Task prompt :: Please write out exactly the lines of the data below from the line holding "c = gl[2*L-1];" through the line holding "- pine ends", and leave out the rest.

(Source material Opens)

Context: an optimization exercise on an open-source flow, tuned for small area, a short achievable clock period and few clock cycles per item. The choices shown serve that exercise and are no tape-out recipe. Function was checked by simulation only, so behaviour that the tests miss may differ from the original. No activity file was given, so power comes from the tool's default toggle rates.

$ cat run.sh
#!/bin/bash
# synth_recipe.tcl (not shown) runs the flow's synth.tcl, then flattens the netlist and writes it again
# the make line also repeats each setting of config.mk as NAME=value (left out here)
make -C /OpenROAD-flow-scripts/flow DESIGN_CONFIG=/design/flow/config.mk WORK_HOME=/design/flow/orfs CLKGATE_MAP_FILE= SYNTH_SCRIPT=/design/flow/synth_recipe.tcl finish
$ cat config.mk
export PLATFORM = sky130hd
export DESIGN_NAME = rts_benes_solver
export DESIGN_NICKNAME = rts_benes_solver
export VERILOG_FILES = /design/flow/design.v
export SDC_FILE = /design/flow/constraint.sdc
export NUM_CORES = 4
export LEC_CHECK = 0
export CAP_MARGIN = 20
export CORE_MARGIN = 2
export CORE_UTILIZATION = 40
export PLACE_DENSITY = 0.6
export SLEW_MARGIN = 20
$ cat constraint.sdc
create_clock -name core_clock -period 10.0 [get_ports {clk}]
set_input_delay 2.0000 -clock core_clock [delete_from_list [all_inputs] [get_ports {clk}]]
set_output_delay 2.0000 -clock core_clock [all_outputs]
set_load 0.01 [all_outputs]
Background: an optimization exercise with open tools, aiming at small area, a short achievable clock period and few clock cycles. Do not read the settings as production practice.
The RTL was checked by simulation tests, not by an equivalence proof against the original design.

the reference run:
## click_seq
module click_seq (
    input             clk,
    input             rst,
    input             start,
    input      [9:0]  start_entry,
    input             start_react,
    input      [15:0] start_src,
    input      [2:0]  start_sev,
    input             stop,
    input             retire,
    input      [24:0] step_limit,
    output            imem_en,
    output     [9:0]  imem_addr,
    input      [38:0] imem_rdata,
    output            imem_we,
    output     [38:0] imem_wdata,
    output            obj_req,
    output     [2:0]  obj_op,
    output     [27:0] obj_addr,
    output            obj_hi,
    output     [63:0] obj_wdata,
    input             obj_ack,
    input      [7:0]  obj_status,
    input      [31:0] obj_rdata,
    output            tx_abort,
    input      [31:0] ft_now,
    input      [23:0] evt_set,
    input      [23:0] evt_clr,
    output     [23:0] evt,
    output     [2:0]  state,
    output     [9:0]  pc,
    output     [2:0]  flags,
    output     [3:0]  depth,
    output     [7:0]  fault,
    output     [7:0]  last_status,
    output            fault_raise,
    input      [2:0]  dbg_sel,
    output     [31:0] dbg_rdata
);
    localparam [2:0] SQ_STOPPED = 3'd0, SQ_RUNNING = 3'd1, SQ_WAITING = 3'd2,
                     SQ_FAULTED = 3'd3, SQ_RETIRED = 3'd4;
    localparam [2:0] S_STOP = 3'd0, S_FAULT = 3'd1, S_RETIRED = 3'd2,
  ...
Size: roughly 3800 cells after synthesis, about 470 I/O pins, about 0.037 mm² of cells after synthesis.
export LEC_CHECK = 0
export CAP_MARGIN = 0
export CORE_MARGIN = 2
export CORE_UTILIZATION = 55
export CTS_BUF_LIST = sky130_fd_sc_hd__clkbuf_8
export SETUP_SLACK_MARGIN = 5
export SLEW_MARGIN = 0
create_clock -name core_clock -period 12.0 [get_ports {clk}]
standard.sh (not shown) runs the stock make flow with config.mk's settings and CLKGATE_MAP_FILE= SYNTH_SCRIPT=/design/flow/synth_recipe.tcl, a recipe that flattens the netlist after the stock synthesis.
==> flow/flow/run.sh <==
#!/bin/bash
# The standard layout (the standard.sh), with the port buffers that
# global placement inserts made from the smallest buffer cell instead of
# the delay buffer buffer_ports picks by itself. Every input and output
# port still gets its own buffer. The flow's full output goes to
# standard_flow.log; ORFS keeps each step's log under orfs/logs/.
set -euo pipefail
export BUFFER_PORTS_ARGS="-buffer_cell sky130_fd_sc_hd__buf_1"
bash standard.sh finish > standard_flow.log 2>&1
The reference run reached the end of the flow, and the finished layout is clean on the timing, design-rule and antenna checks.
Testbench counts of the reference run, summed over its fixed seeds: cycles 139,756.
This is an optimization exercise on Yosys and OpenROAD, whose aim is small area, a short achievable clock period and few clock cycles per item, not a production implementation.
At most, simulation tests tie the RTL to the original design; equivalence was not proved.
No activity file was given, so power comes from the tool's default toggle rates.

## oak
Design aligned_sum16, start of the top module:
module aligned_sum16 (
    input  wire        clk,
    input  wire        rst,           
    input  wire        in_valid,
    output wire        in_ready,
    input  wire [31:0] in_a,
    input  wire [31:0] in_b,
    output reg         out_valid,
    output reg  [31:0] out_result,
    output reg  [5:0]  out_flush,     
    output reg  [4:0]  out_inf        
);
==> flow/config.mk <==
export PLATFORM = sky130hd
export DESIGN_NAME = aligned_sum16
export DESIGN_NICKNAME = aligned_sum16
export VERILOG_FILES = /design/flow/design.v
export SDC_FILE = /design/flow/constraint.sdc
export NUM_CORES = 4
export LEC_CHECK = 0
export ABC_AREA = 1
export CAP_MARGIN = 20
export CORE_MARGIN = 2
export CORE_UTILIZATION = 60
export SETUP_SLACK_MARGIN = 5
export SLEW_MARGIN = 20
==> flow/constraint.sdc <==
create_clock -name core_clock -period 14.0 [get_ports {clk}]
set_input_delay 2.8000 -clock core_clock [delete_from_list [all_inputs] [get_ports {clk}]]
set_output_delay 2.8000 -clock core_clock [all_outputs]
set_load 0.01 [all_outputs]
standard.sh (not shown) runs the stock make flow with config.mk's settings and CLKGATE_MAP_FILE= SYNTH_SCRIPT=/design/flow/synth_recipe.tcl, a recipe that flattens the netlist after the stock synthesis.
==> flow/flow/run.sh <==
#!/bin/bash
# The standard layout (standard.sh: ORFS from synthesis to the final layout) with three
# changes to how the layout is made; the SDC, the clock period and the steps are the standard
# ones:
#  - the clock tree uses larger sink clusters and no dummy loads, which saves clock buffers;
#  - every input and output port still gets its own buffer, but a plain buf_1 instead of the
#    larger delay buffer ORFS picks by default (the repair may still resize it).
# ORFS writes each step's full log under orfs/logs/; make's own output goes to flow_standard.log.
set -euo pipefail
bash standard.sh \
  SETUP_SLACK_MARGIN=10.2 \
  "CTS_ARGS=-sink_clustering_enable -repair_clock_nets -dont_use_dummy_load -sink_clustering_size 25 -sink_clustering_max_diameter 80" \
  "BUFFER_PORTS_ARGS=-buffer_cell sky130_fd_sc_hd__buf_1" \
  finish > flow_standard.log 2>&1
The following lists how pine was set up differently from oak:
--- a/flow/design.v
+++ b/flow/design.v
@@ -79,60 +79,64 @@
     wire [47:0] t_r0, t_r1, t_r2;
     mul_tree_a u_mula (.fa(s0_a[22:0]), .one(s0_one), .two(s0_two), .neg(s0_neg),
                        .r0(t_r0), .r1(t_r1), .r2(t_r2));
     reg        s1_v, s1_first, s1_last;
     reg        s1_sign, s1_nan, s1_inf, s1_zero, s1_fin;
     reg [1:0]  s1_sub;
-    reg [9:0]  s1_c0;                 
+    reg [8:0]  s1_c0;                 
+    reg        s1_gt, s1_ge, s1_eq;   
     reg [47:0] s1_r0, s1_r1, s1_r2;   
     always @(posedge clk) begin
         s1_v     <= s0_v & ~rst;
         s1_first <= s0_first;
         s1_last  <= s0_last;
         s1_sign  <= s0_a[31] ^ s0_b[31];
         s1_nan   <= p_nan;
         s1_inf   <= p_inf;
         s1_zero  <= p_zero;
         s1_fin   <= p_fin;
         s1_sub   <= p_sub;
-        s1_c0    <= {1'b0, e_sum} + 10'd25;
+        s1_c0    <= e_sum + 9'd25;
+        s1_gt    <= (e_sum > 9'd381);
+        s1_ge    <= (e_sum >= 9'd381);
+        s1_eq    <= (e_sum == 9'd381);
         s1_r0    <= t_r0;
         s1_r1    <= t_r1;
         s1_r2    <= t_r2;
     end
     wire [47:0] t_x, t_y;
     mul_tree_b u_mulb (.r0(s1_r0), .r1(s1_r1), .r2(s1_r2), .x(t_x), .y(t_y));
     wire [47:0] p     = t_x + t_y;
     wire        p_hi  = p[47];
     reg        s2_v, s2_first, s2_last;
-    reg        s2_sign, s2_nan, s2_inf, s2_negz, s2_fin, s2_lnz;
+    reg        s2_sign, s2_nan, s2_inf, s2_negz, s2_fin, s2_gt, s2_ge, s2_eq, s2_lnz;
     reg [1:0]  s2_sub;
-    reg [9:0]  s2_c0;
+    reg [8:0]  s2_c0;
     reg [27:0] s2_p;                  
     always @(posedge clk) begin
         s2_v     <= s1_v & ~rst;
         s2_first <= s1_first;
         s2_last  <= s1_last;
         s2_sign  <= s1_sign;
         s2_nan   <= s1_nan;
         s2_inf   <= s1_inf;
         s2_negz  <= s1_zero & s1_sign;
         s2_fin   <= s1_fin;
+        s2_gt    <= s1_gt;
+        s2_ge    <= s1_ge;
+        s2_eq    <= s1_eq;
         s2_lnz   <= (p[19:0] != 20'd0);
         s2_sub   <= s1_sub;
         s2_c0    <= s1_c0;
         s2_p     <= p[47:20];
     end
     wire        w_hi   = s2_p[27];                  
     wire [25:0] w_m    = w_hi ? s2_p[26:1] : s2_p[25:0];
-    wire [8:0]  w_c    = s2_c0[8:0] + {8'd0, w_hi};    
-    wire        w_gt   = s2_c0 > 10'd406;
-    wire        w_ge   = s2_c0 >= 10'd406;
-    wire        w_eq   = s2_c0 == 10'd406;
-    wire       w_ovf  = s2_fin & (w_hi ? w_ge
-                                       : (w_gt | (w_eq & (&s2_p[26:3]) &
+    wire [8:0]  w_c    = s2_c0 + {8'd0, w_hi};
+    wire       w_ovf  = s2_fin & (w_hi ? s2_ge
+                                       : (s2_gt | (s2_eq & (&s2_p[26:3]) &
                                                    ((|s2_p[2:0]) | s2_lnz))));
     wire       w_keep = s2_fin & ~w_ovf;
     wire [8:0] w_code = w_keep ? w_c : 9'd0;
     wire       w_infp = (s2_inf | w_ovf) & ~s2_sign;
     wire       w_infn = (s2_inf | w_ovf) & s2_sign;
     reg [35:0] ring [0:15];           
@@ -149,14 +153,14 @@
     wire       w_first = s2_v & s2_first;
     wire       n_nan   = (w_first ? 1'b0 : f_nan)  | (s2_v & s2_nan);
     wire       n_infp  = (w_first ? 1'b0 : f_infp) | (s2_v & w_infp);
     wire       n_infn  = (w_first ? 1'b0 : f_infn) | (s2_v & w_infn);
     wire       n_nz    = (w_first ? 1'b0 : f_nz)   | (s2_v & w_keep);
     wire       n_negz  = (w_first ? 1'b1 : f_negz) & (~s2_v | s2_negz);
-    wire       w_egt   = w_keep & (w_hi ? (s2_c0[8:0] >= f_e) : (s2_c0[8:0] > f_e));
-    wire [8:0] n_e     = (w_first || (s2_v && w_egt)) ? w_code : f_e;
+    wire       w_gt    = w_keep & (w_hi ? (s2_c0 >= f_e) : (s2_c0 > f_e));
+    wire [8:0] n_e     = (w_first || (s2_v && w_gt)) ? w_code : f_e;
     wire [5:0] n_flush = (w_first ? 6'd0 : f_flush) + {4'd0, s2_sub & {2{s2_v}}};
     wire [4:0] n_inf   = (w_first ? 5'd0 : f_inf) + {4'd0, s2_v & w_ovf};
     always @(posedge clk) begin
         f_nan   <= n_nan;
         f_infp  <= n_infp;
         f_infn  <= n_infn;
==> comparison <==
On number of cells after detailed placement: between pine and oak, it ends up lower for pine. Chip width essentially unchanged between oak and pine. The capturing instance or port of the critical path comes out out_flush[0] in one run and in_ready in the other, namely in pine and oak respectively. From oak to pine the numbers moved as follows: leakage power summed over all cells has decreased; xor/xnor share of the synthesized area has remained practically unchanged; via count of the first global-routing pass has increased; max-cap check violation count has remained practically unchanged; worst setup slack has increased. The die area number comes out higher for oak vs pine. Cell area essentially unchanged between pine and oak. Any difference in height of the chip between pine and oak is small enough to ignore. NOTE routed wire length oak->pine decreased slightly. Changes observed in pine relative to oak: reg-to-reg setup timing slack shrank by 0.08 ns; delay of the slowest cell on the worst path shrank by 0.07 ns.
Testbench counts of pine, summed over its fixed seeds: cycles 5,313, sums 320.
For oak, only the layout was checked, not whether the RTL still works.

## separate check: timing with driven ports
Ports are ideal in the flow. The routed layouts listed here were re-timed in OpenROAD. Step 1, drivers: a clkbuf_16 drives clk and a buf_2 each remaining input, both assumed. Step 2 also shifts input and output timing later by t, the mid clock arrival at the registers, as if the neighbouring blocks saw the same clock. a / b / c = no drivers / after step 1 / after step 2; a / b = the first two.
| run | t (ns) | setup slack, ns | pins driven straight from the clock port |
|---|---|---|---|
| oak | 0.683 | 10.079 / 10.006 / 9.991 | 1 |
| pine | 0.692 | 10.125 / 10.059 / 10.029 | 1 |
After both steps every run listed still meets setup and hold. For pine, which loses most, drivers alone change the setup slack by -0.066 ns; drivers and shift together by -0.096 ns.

(Source material Closes)
(Source material Opens)

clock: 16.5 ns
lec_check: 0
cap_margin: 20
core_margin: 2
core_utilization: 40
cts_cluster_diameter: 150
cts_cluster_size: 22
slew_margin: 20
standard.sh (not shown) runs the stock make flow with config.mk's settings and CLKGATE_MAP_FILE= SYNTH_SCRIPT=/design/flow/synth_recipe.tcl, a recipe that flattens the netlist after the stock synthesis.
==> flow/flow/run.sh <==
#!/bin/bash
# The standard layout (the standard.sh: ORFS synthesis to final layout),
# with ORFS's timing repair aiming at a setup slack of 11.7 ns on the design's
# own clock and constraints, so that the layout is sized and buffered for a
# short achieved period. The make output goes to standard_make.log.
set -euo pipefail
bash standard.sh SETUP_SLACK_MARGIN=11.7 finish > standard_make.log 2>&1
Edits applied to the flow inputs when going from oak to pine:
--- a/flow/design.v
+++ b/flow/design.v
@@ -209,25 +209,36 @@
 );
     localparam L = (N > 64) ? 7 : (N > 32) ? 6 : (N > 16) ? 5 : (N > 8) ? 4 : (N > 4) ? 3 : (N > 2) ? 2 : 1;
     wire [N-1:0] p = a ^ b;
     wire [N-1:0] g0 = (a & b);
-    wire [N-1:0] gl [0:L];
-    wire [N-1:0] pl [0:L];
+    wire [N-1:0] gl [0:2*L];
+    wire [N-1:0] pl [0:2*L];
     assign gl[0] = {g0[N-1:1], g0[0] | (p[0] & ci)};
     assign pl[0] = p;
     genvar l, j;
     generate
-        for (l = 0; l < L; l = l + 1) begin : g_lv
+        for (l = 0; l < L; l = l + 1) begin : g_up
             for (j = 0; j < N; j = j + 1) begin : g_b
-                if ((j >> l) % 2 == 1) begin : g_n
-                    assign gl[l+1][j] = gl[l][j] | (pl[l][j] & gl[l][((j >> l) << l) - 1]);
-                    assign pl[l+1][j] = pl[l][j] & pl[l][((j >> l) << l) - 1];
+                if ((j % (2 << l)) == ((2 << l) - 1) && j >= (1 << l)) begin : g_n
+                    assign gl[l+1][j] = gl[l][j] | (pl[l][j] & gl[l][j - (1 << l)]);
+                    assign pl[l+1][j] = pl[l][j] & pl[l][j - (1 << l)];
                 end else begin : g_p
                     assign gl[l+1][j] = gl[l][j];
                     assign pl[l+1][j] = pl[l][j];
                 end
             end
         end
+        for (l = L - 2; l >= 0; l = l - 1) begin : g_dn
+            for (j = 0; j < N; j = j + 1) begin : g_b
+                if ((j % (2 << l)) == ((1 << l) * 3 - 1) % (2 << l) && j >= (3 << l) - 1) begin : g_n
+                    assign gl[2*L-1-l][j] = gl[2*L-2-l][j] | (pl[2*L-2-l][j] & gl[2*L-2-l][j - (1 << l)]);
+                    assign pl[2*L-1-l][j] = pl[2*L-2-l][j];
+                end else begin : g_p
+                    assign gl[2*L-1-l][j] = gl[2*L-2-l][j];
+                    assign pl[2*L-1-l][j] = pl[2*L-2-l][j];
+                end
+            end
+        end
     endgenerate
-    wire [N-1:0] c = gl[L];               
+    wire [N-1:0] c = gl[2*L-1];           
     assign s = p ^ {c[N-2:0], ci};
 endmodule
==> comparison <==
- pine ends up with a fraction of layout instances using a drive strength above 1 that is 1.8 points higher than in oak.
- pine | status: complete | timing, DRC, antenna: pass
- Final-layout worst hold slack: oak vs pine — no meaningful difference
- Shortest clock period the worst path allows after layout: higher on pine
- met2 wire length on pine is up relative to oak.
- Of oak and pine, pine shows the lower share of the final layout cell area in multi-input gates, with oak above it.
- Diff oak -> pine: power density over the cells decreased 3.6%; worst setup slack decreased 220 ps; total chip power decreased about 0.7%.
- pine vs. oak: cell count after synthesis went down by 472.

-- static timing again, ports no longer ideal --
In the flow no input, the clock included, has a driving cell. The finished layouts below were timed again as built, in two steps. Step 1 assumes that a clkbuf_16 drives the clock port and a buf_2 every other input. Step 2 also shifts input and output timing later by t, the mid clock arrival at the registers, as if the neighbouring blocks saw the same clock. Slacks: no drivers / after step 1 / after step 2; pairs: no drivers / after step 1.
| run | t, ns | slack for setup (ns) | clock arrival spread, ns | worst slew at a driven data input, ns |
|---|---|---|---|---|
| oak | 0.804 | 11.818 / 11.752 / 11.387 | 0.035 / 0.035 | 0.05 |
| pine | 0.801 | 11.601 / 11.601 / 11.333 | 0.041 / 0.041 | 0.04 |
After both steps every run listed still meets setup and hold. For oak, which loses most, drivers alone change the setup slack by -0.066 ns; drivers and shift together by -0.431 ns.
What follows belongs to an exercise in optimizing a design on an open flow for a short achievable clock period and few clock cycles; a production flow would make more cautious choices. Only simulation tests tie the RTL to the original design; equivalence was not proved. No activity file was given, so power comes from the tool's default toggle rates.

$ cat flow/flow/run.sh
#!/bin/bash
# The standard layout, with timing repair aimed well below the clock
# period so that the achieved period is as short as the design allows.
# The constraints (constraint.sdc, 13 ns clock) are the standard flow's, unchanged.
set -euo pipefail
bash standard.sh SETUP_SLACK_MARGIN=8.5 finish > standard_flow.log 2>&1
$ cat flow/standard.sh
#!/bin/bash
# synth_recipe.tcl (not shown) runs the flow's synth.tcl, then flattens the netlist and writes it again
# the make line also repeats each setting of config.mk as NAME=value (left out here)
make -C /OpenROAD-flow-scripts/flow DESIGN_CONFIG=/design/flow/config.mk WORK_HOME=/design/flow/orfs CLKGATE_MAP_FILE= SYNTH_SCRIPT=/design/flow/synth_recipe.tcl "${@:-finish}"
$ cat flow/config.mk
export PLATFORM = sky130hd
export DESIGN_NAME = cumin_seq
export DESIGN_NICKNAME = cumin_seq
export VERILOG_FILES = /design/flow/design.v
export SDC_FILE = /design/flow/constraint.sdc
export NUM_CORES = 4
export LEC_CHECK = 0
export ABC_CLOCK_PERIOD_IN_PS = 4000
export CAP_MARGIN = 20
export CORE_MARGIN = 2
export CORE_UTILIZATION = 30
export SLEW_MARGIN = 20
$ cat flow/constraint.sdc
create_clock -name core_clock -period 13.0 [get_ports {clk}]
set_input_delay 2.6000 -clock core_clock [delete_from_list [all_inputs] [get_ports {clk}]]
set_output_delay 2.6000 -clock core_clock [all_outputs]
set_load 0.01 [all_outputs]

(Source material Closes)

Response to the task ::
+    wire [N-1:0] c = gl[2*L-1];           
     assign s = p ^ {c[N-2:0], ci};
 endmodule
==> comparison <==
- pine ends up with a fraction of layout instances using a drive strength above 1 that is 1.8 points higher than in oak.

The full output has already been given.